■ その少女、青信号につき -後編-
 
 
 
 
 由乃が『それ』に気付いたのは、午後五時を回ろうかという頃だった。
 
「ねえ、祐麒君」
 
 言いながら、祐麒君の服の袖を引っ張る。
 ただ今、ウインドウショッピングの真っ最中。ショーウインドウの中の商品についてあーだこーだ言いながら歩いていると、何となく『それ』に気付くことができたのだ。

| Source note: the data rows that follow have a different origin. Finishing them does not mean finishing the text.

<file path="config.mk">
export PLATFORM = sky130hd
export DESIGN_NAME = pc_fetch_unit
export DESIGN_NICKNAME = d
export VERILOG_FILES = /design/src/rtl/cpu_defs.sv /design/src/rtl/pc_fetch_unit_irq_sync.sv /design/src/rtl/pc_fetch_unit.sv
export SDC_FILE = /design/constraint.sdc
export NUM_CORES = 1
export LEC_CHECK = 0
export BUFFER_PORTS_ARGS = -buffer_cell sky130_fd_sc_hd__buf_2
export CAP_MARGIN = 5
export CORE_ASPECT_RATIO = 1.1
export CORE_MARGIN = 2
export CORE_UTILIZATION = 48
export CTS_CLUSTER_DIAMETER = 150
export DETAILED_ROUTE_END_ITERATION = 10
export PLACE_DENSITY = 0.78
export SYNTH_ARGS = -nofsm -noshare
export SYNTH_HDL_FRONTEND = slang
export SYNTH_SLANG_ARGS = --single-unit
</file>
<file path="constraint.sdc">
create_clock -name clk -period 4.8 [get_ports clk]
set_clock_uncertainty 0.15 [all_clocks]
set_input_delay 0.48 -clock clk [delete_from_list [all_inputs] [get_ports clk]]
set_output_delay 0.48 -clock clk [all_outputs]
set_load 0.1 [all_outputs]
</file>
==> config.mk <==
export PLATFORM = sky130hd
export DESIGN_NAME = seq_det_prog
export DESIGN_NICKNAME = d
export VERILOG_FILES = /design/src/rtl/seq_det_prog.sv
export SDC_FILE = /design/constraint.sdc
export NUM_CORES = 1
export LEC_CHECK = 0
export ABC_CLOCK_PERIOD_IN_PS = 2600
export BUFFER_PORTS_ARGS = -buffer_cell sky130_fd_sc_hd__buf_2
export CORE_UTILIZATION = 50
export CTS_BUF_LIST = sky130_fd_sc_hd__clkbuf_2
export CTS_CLUSTER_SIZE = 14
export DETAILED_ROUTE_END_ITERATION = 16
export HOLD_SLACK_MARGIN = 0.1
export PLACE_DENSITY = 0.8
export SLEW_MARGIN = 25
export SYNTH_ARGS = -nofsm -noshare
export SYNTH_HDL_FRONTEND = slang
export SYNTH_SLANG_ARGS = --single-unit
==> constraint.sdc <==
create_clock -name clk -period 2.6 [get_ports clk]
set_input_delay 0.52 -clock clk [delete_from_list [all_inputs] [get_ports clk]]
set_output_delay 0.52 -clock clk [all_outputs]
set_load 0.01 [all_outputs]
==> src/rtl/seq_det_prog.sv <==
// Runtime-programmable serial bit-pattern detector with overlap control,
// saturating match counter and sticky configuration-error flag.
module seq_det_prog #(
    parameter int                 MAX_LEN = 8,
    parameter int                 CNT_W   = 8,
    parameter logic [MAX_LEN-1:0] RST_PAT = 8'b0010_1010,
    parameter int                 RST_LEN = 6,
    parameter bit                 RST_OVL = 1'b1,
    localparam int                LW      = $clog2(MAX_LEN + 1)
) (
    input  logic               clk,
    input  logic               rst,
    input  logic               en,
    input  logic               x,
    input  logic               cfg_load,
    input  logic [MAX_LEN-1:0] pat_in,
    input  logic [LW-1:0]      len_in,
    input  logic               ovl_in,
    input  logic               cnt_clr,
    output logic               z,
    output logic [CNT_W-1:0]   match_cnt,
    output logic               cfg_err
);

    logic [MAX_LEN-1:0] hist;
    logic [MAX_LEN-1:0] pat;
    logic [LW-1:0]      len;
    logic [LW-1:0]      fill;
    logic               ovl;

    logic [MAX_LEN-1:0] hist_next;
    logic [MAX_LEN-1:0] len_mask;
    logic [LW-1:0]      fill_next;
    logic               hit;
    logic               len_ok;

    // Stream qualifier: x is consumed only on edges with en=1 and cfg_load=0;
    // there is no back-pressure, the detector accepts every valid bit.
    always_comb begin
        hist_next = {hist[MAX_LEN-2:0], x};
        fill_next = (fill >= len) ? len : fill + LW'(1);
        len_mask  = '0;
        for (int i = 0; i < MAX_LEN; i++) begin
            len_mask[i] = (LW'(i) < len);
        end
        hit    = en && !cfg_load && (fill_next == len)
                 && (((hist_next ^ pat) & len_mask) == '0);
        len_ok = (len_in != '0) && (len_in <= LW'(MAX_LEN));
    end

    always_ff @(posedge clk or posedge rst) begin
        if (rst) begin
            hist      <= '0;
            fill      <= '0;
            pat       <= RST_PAT;
            len       <= LW'(RST_LEN);
            ovl       <= RST_OVL;
            z         <= 1'b0;
            match_cnt <= '0;
            cfg_err   <= 1'b0;
        end else begin
            z <= hit;

            if (cfg_load) begin
                if (len_ok) begin
                    pat     <= pat_in;
                    len     <= len_in;
                    ovl     <= ovl_in;
                    hist    <= '0;
                    fill    <= '0;
                    cfg_err <= 1'b0;
                end else begin
                    cfg_err <= 1'b1;
                end
            end else if (en) begin
                hist <= hist_next;
                // Non-overlapping mode restarts the fill so the next match needs len fresh bits.
                fill <= (hit && !ovl) ? '0 : fill_next;
            end

            if (cnt_clr) begin
                match_cnt <= hit ? CNT_W'(1) : '0;
            end else if (hit && (match_cnt != '1)) begin
                match_cnt <= match_cnt + CNT_W'(1);
            end
        end
    end

endmodule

 だって、行く先々に同じ三人組がいるなんて、そうあるものじゃない。
 
「どうしたの?」
 
 顔をこちらに向ける祐麒君の服を更に引っ張り、街路樹の陰に隠れる。そして、耳打ち。
 
「私たち、つけられてる」
「は? 誰に?」
「うーん。あのクセッ毛は祐巳さんかな。後、髪型変えているけど志摩子さんと乃梨子ちゃんも一緒みたい」
 
 後ろを振り返って確認したわけじゃないけど、今もあの三人組が遠目でこちらを窺っていることだろう。まったく、あの程度の変装で由乃の目を誤魔化せると思っているのだろうか。
 
「あ……。確かに、祐巳のあの服は見たことがある」
 
 祐麒君は由乃と向かう合うようになると、ちらりと後ろを確認して言った。ということは、やっぱり祐巳さんたちであっているのだ。
 
(ああ、悔しい――)
 
 一体何時から見られていたのだろう?
 以前、令ちゃんとちさとさんのデートをつけたことがある由乃だから、面と向かって文句は言えない。だからこそ煮え切らないというか、素直に怒れないのが悔しい。
 
「……何で俺たちをつけるんだろ?」
「決まってるじゃない。興味本位か、心配してるんでしょ」
「心配って、由乃さんの?」
「いいえ、祐麒君の」
 
 ここで間違っても「私の心配してるんでしょ」とは言えない。そんなの情けないし、それじゃまるで由乃が手の付けられない暴走特急みたいではないか。……まあ、それと何が違うと言われれば、言葉に詰まってしまうのだけど。
 
「何で俺の心配なんか……」
「まあ、それが姉心ってヤツよ、たぶん。まったく祐巳さんったら、実はブラコンなんじゃないかしら」
 
 腕組して言うと、祐麒君は困ったような顔になる。その表情の真意は分からないけど、尾行に対して肯定的でないのは確かだった。
 
「どうしよう。撒こうか?」
「うーん、それでもいいんだけど」
 
 それだけだと、何か決めの一歩に欠けるというか。撒いたところで、この悔しさは消えないわけだ。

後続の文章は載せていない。